▶ **Task details**
Each record should be written out exactly as it stands.

▶ **Material for this exercise**

--- config.mk ---
export PLATFORM = sky130hd
export DESIGN_NAME = channel_scanner
export DESIGN_NICKNAME = d
export VERILOG_FILES = /design/src/rtl/channel_scanner.sv
export SDC_FILE = /design/constraint.sdc
export NUM_CORES = 1
export LEC_CHECK = 0
export CORE_AREA = 5 5 79 59
export CTS_BUF_LIST = sky130_fd_sc_hd__clkbuf_8
export DETAILED_ROUTE_END_ITERATION = 6
export DIE_AREA = 0 0 84 64
export GPL_TIMING_DRIVEN = 0
export PLACE_DENSITY = 0.79
export SLEW_MARGIN = 10
export SYNTH_ARGS = -nofsm -noshare
export SYNTH_HDL_FRONTEND = slang
export SYNTH_SLANG_ARGS = --single-unit
--- constraint.sdc ---
create_clock -name clk -period 8.45 [get_ports clk]
set_input_delay 1.69 -clock clk [delete_from_list [all_inputs] [get_ports clk]]
set_output_delay 1.69 -clock clk [all_outputs]
set_load 0.02 [all_outputs]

▶ **Written answer**
--- config.mk ---
export PLATFORM = sky130hd
export DESIGN_NAME = channel_scanner
export DESIGN_NICKNAME = d
export VERILOG_FILES = /design/src/rtl/channel_scanner.sv
export SDC_FILE = /design/constraint.sdc
export NUM_CORES = 1
export LEC_CHECK = 0
export CORE_AREA = 5 5 79 59
export CTS_BUF_LIST = sky130_fd_sc_hd__clkbuf_8
export DETAILED_ROUTE_END_ITERATION = 6
export DIE_AREA = 0 0 84 64
export GPL_TIMING_DRIVEN = 0
export PLACE_DENSITY = 0.79
export SLEW_MARGIN = 10
export SYNTH_ARGS = -nofsm -noshare
export SYNTH_HDL_FRONTEND = slang
export SYNTH_SLANG_ARGS = --single-unit
--- constraint.sdc ---
create_clock -name clk -period 8.45 [get_ports clk]
set_input_delay 1.69 -clock clk [delete_from_list [all_inputs] [get_ports clk]]
set_output_delay 1.69 -clock clk [all_outputs]
set_load 0.02 [all_outputs]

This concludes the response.